Oggi, con il manifesto dello Human Pangenoma, apparso sulla rivista Nature, si apre la possibilità di misurare il genoma umano di ognuno di noi in modo ancora diverso, per mappare ancora meglio la diversità genetica di Homo sapiens. Ne parliamo con Luca Pagani, professore associato di antropologia molecolare all’Università di Padova, dove si occupa di studiare la diversità genetica umana delle popolazioni.

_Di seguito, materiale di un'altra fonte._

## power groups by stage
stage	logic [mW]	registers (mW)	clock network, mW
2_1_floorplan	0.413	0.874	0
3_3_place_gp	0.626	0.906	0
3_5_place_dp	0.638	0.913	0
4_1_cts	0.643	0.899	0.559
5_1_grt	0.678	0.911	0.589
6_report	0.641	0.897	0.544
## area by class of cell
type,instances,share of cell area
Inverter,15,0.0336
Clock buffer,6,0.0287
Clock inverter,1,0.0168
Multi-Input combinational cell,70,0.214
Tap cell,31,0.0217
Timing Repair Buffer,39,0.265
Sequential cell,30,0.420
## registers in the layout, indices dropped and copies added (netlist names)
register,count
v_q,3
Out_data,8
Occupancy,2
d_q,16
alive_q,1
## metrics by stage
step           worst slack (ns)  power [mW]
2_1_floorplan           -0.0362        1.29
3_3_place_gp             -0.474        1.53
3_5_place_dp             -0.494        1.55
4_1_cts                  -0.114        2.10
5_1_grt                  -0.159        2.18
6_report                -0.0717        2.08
$ cat src/rtl/pnode_pkg.sv
// Shared definitions for the processing-node egress path.
//   pnode_word_t : one node word {channel, sop, eop, data}
//   arb_state_t  : egress arbiter lock state
//   rr_next()    : round-robin successor with explicit wrap (works for any count)
package pnode_pkg;

  localparam int PNODE_CH_W = 12;
  localparam int PNODE_D_W  = 128;
  localparam int PNODE_W    = PNODE_CH_W + 2 + PNODE_D_W;

  typedef struct packed {
    logic [PNODE_CH_W-1:0] channel;
    logic                  sop;
    logic                  eop;
    logic [PNODE_D_W-1:0]  data;
  } pnode_word_t;

  typedef enum logic {
    IDLE   = 1'b0,
    LOCKED = 1'b1
  } arb_state_t;

  // Compare against n-1 rather than truncating, so non-power-of-2 counts wrap correctly.
  function automatic int rr_next(input int idx, input int n);
    return (idx >= n - 1) ? 0 : idx + 1;
  endfunction

endpackage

Un breve ripasso da scuola superiore: in ogni cellula umana c’è un nucleo che contiene 23 coppie di cromosomi, i quali sono costituiti da una doppia elica di DNA attorcigliata su se stessa. Al suo interno, i nucleotidi, le basi, sono quattro – G=guanina, A=adenina, C=citosina, T=timina – e accoppiandosi e mettendosi in fila a coppie una accanto all’altra costituiscono appunto ila doppia elica. I geni invece sono coppie di basi che messe insieme svolgono una certa funzione nel nostro organismo e che se posseggono delle mutazioni patogeniche possono indurre una disfunzione, anche grave. “Chiaramente – precisa Pagani – in genetica utilizziamo la parola “mutazioni” con accezione neutrale. La maggior parte delle mutazioni che emergono confrontando il genoma di ognuno di noi con quello del 2003 sono non patogeniche, cioè non significano una modifica di un gene chiave che determina una disfunzione dell’organismo. È ovvio tuttavia che possedere tutta la lista di mutazioni non patogeniche può aiutarci a capire quali sono quelle fisiologiche e quelle che non lo sono.”
Ci rendiamo dunque facilmente conto che parliamo di stringhe di DNA lunghissime da “leggere”.

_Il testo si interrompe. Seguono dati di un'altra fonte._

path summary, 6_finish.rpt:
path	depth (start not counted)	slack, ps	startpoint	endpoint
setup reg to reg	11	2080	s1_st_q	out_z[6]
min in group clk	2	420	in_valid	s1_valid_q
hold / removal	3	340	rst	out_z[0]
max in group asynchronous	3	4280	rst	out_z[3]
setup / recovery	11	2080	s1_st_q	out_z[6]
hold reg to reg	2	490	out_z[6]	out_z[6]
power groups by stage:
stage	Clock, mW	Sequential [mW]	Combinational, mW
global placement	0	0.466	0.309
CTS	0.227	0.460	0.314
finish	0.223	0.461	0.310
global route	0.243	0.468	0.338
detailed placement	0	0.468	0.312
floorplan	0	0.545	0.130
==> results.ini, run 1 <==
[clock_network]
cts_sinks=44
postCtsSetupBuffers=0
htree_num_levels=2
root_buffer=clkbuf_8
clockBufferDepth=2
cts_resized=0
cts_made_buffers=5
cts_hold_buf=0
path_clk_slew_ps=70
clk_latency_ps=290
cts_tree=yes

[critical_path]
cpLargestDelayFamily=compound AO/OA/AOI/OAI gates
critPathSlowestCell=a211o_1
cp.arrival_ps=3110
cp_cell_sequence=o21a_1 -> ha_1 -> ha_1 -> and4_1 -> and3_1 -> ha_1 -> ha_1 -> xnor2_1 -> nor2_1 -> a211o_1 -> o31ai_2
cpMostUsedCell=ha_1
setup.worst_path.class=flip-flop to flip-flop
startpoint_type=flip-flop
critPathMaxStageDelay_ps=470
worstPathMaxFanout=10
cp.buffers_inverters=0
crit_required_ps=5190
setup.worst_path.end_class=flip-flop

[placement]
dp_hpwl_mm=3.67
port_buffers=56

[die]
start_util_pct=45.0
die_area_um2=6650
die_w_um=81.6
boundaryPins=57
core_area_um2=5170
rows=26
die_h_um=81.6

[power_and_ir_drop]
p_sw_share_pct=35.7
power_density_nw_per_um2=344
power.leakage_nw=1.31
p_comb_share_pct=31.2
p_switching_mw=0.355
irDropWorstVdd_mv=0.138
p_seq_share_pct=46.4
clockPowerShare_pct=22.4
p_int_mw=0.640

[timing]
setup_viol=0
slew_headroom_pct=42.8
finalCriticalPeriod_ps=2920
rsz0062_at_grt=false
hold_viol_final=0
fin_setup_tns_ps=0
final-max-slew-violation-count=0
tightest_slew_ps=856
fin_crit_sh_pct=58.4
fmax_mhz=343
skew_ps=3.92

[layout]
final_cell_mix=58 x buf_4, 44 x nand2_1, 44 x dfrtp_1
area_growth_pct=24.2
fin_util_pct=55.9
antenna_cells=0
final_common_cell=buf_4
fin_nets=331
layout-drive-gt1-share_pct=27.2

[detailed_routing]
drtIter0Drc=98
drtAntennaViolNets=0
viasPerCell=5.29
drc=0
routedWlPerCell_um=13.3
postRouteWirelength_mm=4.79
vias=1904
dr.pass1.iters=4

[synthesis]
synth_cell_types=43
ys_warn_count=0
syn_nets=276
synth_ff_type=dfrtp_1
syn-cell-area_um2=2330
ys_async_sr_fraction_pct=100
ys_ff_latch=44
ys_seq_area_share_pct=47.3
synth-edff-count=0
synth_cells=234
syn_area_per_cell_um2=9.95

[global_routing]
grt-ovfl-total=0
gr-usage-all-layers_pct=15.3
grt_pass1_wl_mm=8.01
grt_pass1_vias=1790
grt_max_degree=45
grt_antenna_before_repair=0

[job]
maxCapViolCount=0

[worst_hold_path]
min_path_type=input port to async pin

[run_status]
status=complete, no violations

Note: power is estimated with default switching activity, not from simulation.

Nei 20 anni successivi al completamento dello Human Genome Project, sempre nuove tecnologie di sequenziamento (si parla di Next Generation Sequencing, NGS) sono riuscite ad abbattere di circa 200.000 volte i tempi e i costi delle analisi genomiche, che oggi sono alla portata di tutti. L’idea è questa: invece di sequenziare, cioè leggere, l’intera stringa di oltre 3 miliardi di lettere, si è capito che era sufficiente “tagliuzzare” il genoma in gruppi di 100 basi e accostarle come nel gioco del Memory accanto alla stringa di riferimento sequenziata nel 2003, per capire dove collocarli, ossia dove fosse situata quella stringa di basi ed individuare eventuali differenze. Se per ogni richiedente fosse necessario leggere tutti i 3 miliardi di lettere del suo genoma in un’unica sequenza, i tempi sarebbero lunghissimi, non gestibili, e prevederebbero conseguenti costi elevatissimi, fuori della portata di tutti.
Questo approccio rivoluzionario, sviluppato intorno al 2008, si basa sul fatto che esista per l’uomo il codice completo delle oltre 3 miliardi di basi, in un’unica stringa, che rimane il riferimento per comparare i gruppi di 100 basi provenienti dal genoma di ognuno di noi. Molte specie animali esotiche non sono mai state sequenziate, e pertanto richiedere un sequenziamento “ex novo” completo costa oggi molto di più rispetto a sequenziare il DNA umano. Parliamo di 300 euro contro un ordine di grandezza di 50 mila euro.